The data.
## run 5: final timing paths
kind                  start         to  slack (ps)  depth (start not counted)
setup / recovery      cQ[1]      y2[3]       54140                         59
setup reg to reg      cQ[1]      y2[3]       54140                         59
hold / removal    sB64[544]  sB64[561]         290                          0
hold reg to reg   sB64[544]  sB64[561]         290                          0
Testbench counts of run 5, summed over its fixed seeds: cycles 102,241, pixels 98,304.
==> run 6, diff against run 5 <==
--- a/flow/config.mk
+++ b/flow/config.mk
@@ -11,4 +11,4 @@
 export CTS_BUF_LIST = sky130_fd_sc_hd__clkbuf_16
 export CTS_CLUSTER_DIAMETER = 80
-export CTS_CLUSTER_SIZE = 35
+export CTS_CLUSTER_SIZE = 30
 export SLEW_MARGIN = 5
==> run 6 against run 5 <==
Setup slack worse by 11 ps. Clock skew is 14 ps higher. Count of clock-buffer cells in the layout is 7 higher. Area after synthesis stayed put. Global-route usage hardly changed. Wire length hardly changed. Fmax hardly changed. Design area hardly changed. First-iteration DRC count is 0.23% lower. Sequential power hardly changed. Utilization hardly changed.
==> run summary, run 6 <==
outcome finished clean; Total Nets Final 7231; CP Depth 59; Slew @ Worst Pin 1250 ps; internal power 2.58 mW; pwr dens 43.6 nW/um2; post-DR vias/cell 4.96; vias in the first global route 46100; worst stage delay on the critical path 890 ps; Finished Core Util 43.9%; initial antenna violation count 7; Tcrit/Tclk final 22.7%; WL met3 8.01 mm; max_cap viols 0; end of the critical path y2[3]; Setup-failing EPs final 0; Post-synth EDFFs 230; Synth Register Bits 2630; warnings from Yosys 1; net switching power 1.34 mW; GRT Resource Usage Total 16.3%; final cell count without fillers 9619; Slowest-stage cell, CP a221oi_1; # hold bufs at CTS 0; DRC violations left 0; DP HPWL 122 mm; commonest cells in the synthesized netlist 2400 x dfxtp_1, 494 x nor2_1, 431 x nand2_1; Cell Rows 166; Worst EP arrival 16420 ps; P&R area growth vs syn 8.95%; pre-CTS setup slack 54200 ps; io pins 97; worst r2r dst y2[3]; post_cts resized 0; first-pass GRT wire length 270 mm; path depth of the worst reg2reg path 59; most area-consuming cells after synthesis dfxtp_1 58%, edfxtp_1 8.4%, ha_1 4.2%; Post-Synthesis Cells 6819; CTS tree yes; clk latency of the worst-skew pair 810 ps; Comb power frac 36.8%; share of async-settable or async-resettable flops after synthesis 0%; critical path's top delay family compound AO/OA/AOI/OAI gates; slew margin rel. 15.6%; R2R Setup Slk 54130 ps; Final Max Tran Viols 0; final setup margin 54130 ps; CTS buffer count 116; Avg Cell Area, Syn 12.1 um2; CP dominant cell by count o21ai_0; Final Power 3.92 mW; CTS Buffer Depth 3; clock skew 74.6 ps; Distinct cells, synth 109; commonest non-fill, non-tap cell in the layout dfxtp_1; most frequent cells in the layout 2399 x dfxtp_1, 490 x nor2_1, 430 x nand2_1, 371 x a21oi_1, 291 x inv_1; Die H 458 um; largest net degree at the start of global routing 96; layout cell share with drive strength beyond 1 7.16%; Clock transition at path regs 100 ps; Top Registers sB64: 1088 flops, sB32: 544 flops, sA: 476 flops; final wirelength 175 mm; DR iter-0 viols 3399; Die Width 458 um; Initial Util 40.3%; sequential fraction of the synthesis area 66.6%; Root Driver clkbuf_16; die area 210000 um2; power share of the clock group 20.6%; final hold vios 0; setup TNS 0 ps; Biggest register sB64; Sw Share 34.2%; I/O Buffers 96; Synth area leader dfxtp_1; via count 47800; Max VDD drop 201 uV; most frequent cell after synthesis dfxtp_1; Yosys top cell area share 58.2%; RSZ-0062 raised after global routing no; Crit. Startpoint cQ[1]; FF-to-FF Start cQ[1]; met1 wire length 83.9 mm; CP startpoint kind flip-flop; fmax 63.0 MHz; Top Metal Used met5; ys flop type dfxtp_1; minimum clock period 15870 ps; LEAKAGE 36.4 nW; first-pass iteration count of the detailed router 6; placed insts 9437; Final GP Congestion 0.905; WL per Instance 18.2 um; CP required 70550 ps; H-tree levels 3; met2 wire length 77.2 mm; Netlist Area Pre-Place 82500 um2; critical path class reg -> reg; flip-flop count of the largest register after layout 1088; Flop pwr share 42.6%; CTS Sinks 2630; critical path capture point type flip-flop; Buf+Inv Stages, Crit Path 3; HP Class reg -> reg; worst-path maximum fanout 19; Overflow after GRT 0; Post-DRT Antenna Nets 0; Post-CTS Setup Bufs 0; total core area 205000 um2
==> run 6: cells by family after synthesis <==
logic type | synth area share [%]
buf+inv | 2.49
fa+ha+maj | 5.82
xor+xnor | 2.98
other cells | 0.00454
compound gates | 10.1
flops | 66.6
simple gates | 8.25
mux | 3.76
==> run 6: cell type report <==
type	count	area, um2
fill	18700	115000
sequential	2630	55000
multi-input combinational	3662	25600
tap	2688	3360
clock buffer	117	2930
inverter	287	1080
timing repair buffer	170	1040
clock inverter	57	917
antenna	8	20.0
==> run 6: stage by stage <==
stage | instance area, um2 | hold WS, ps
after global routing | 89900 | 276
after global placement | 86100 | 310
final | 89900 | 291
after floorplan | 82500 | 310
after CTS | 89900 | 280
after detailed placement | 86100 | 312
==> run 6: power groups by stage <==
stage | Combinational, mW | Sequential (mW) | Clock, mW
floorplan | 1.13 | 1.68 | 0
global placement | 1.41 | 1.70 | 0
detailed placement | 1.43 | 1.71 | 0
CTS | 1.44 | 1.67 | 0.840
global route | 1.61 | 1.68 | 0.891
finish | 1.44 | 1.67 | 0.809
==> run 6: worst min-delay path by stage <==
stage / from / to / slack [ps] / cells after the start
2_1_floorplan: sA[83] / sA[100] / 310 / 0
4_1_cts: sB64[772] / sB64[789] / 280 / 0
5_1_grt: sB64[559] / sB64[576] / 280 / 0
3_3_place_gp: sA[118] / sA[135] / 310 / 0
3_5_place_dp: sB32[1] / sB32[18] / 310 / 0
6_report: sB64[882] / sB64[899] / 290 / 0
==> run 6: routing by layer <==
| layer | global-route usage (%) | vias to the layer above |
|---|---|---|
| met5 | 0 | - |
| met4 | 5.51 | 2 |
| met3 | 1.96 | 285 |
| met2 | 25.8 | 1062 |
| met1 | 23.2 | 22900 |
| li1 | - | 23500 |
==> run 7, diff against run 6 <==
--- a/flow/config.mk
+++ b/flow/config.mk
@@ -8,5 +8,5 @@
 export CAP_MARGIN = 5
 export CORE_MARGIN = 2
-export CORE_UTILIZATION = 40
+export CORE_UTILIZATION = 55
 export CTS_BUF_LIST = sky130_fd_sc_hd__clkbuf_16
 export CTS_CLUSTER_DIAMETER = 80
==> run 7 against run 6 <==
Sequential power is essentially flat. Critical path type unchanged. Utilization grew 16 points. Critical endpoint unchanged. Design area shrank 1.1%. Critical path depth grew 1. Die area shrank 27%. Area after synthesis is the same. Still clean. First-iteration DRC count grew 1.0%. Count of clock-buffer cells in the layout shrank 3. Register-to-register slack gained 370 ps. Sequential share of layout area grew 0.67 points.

==

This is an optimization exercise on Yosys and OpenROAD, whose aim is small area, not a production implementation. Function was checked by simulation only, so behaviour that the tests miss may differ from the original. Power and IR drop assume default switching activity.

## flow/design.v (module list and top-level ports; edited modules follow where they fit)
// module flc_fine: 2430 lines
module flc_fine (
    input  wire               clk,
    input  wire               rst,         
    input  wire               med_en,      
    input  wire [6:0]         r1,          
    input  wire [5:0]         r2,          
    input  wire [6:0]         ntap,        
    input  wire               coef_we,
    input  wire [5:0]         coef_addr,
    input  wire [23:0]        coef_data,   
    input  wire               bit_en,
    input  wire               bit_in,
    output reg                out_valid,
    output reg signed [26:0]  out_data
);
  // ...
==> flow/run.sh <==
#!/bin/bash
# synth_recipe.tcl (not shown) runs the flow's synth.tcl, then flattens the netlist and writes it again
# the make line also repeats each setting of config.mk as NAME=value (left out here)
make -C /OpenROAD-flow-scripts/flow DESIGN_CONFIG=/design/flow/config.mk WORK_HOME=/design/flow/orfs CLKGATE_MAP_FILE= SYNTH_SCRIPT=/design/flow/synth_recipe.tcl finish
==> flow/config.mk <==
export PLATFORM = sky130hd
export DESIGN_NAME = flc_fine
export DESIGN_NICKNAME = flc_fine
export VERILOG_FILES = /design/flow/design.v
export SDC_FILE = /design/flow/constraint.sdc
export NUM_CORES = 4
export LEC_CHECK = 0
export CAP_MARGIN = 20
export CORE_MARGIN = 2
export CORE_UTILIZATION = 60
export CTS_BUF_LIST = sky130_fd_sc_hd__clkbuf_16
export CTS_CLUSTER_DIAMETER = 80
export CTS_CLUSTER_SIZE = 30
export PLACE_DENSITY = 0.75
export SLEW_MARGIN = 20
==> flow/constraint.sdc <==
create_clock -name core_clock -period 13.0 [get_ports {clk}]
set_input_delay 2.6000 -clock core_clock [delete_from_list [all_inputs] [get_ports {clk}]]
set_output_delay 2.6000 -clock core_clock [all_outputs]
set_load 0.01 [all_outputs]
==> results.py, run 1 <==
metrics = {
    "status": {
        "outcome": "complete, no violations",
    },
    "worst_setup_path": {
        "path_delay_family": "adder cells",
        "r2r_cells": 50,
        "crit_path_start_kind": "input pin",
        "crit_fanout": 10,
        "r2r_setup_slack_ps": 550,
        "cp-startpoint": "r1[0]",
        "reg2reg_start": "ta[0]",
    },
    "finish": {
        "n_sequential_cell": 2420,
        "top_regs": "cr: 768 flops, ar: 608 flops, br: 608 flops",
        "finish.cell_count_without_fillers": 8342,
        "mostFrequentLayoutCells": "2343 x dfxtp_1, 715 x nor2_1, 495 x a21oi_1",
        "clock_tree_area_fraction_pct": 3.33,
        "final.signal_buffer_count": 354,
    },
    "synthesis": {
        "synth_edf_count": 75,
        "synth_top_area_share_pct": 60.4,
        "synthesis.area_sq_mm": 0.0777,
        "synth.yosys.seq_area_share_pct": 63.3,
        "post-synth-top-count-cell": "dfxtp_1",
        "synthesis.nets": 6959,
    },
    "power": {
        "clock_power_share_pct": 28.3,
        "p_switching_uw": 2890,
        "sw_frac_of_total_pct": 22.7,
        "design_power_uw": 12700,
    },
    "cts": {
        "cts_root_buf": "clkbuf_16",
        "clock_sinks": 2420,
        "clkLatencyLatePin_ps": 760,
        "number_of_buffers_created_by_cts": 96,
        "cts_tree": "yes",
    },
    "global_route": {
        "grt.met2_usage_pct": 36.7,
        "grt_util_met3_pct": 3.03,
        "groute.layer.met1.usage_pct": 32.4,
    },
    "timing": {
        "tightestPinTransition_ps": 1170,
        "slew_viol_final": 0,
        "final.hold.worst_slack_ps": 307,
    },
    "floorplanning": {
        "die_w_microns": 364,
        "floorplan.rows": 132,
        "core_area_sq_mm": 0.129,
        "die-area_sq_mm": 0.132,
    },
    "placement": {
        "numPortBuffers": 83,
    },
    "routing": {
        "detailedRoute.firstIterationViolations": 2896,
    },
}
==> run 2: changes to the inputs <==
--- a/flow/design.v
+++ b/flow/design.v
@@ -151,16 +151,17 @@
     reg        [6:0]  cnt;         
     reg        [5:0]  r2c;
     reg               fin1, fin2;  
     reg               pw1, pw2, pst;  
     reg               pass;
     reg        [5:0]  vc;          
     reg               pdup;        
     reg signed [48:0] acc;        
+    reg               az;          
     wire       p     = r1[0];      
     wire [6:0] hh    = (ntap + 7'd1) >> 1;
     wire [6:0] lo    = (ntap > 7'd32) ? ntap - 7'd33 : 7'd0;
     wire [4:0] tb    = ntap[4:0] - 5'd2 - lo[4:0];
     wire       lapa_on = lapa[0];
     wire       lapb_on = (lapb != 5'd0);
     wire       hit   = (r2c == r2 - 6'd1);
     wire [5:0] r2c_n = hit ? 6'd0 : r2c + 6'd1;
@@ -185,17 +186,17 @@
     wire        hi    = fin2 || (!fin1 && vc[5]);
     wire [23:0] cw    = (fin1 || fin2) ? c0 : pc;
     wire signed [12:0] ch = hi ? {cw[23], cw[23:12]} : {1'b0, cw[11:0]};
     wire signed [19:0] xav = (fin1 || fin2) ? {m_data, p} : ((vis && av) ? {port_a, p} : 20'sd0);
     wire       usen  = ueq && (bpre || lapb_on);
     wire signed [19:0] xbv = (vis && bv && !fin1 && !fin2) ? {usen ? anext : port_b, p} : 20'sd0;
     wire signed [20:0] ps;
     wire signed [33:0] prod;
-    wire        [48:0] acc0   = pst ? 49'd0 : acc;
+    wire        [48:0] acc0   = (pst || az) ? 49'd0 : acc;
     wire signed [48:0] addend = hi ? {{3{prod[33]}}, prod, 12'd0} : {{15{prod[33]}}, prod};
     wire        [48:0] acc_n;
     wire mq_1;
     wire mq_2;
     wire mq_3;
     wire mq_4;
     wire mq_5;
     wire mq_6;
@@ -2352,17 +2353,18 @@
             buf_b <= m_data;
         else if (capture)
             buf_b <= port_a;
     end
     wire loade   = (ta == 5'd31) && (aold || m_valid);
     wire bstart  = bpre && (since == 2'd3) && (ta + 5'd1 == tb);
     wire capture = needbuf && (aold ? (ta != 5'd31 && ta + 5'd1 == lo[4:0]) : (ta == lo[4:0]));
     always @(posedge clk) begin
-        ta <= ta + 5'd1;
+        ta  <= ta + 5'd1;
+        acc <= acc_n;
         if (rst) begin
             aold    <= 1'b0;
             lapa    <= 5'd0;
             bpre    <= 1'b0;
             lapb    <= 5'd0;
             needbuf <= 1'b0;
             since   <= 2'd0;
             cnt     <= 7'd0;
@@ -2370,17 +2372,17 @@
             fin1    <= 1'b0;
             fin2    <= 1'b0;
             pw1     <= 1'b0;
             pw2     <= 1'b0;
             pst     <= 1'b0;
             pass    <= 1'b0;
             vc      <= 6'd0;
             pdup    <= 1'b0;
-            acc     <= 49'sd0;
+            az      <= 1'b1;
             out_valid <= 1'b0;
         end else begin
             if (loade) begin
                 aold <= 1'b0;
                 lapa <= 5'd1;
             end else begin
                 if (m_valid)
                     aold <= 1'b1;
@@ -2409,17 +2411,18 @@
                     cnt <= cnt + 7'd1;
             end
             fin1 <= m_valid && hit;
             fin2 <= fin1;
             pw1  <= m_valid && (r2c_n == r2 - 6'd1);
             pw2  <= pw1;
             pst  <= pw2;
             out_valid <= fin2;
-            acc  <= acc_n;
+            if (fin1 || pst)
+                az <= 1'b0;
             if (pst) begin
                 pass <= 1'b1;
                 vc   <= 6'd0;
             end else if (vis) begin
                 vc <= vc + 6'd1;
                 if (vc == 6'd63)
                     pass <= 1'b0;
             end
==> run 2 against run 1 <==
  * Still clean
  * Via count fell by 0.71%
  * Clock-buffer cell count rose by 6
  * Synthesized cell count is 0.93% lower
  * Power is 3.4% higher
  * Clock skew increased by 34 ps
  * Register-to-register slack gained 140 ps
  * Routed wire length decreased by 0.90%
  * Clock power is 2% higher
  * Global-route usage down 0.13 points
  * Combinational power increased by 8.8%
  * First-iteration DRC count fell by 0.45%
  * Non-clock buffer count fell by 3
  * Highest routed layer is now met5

* * *

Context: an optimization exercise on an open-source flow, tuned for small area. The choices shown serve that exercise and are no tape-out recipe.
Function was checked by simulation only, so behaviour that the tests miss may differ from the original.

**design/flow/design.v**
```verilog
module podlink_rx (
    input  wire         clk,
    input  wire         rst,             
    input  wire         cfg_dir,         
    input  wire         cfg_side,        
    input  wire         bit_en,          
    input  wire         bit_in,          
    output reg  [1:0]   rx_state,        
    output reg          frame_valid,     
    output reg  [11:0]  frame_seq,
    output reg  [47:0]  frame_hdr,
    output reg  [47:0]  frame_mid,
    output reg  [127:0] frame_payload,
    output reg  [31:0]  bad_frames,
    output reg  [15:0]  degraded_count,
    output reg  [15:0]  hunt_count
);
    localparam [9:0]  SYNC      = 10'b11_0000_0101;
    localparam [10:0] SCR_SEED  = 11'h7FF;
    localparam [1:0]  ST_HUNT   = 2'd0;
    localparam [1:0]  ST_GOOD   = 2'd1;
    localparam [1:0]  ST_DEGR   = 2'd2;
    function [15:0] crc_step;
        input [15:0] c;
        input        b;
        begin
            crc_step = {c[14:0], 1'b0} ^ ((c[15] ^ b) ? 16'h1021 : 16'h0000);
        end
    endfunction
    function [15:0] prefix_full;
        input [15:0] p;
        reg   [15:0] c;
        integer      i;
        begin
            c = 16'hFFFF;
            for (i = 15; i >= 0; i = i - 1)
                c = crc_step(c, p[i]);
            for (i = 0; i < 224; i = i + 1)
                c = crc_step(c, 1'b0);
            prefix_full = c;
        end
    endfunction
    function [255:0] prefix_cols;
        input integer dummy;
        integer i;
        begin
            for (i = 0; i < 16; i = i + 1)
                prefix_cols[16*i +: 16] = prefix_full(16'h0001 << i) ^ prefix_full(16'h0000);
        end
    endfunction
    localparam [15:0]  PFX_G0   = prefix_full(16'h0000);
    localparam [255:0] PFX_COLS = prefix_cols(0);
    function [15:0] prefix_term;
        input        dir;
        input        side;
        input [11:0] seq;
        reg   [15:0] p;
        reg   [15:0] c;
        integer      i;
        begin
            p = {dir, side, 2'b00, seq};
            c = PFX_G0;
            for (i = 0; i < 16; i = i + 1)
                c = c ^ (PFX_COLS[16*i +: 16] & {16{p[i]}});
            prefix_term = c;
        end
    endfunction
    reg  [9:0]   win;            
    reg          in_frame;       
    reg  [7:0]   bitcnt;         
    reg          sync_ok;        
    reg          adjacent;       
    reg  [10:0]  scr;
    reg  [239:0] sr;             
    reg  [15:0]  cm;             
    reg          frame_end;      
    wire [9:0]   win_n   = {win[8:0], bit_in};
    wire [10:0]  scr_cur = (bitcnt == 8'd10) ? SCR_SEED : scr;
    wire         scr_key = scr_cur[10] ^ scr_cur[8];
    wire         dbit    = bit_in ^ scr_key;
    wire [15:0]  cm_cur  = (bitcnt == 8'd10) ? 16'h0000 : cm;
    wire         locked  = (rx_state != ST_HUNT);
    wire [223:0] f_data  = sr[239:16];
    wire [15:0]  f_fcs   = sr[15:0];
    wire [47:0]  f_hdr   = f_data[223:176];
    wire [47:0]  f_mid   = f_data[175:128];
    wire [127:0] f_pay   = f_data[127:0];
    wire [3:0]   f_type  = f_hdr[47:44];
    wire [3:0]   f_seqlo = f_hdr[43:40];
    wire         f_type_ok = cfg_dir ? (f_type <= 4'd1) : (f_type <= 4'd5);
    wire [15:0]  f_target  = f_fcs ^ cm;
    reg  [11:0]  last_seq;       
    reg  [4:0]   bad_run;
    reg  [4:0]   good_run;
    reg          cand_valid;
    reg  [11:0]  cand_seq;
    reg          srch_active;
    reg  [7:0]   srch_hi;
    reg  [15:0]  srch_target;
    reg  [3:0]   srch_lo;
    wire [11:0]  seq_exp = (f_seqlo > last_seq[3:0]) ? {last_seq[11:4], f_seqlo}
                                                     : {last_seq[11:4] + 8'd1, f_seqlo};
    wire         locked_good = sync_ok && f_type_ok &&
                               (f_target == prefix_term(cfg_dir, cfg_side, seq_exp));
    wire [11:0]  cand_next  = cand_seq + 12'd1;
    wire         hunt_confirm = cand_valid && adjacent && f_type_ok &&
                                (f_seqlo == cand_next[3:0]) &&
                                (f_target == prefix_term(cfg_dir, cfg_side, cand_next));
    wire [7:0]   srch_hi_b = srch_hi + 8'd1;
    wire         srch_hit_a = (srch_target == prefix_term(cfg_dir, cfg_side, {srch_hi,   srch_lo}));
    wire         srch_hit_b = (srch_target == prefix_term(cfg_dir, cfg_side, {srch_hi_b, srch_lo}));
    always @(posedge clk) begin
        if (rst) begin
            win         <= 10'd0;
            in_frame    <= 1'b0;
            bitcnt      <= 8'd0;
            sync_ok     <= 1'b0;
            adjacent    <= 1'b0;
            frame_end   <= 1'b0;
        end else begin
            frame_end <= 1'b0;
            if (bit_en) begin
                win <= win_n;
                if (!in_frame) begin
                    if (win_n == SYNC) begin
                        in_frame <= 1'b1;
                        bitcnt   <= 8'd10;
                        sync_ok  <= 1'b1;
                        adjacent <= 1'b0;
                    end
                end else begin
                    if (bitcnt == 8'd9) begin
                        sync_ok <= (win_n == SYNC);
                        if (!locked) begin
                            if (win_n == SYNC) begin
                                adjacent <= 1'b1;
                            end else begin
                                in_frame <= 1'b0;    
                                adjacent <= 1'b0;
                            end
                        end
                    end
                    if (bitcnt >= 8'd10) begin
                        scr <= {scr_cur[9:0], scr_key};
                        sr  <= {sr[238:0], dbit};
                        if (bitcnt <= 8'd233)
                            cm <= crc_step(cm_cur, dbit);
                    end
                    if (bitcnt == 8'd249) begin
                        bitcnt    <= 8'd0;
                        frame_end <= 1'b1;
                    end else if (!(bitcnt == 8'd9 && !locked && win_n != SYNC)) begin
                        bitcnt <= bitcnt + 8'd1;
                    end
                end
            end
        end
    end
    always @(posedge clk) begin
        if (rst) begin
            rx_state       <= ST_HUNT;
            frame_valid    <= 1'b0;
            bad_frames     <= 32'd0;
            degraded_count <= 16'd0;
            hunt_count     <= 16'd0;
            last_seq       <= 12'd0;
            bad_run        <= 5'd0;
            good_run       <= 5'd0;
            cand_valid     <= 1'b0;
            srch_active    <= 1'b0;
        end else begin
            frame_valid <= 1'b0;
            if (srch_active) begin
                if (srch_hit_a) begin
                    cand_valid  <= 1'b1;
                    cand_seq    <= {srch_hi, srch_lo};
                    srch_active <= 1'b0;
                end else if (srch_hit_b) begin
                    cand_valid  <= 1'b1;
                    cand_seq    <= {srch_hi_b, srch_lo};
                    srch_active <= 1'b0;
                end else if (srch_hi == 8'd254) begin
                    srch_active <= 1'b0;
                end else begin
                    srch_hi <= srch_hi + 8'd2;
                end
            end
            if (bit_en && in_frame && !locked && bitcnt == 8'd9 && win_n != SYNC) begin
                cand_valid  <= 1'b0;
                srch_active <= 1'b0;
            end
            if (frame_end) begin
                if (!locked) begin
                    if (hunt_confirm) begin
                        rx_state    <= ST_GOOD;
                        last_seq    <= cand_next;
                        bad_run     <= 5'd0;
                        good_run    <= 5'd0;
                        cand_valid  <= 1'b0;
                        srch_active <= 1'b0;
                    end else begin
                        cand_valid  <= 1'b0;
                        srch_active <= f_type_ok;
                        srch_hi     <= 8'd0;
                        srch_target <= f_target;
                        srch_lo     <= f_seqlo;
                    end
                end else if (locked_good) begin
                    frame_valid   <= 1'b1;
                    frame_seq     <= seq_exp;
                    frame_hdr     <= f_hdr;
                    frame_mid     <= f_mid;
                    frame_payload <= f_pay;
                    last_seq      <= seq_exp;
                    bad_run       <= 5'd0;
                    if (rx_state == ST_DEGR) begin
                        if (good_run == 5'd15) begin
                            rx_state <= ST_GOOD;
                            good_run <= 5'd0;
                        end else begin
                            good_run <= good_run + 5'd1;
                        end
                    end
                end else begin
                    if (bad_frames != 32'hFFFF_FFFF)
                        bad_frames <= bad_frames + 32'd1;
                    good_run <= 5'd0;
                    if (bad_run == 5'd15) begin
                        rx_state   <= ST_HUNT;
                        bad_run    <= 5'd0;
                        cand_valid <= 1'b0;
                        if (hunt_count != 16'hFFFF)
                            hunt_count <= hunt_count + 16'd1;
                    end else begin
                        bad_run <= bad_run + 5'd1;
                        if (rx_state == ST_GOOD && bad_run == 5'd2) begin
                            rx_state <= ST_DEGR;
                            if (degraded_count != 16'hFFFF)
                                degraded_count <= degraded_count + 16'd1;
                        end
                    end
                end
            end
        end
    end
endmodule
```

Problem requirements.
Of all the entries above, output exactly the lines between the one holding "xor+xnor | 2.98" and the one holding "after CTS | 89900 | 280", inclusive.

Exercise response.
xor+xnor | 2.98
other cells | 0.00454
compound gates | 10.1
flops | 66.6
simple gates | 8.25
mux | 3.76
==> run 6: cell type report <==
type	count	area, um2
fill	18700	115000
sequential	2630	55000
multi-input combinational	3662	25600
tap	2688	3360
clock buffer	117	2930
inverter	287	1080
timing repair buffer	170	1040
clock inverter	57	917
antenna	8	20.0
==> run 6: stage by stage <==
stage | instance area, um2 | hold WS, ps
after global routing | 89900 | 276
after global placement | 86100 | 310
final | 89900 | 291
after floorplan | 82500 | 310
after CTS | 89900 | 280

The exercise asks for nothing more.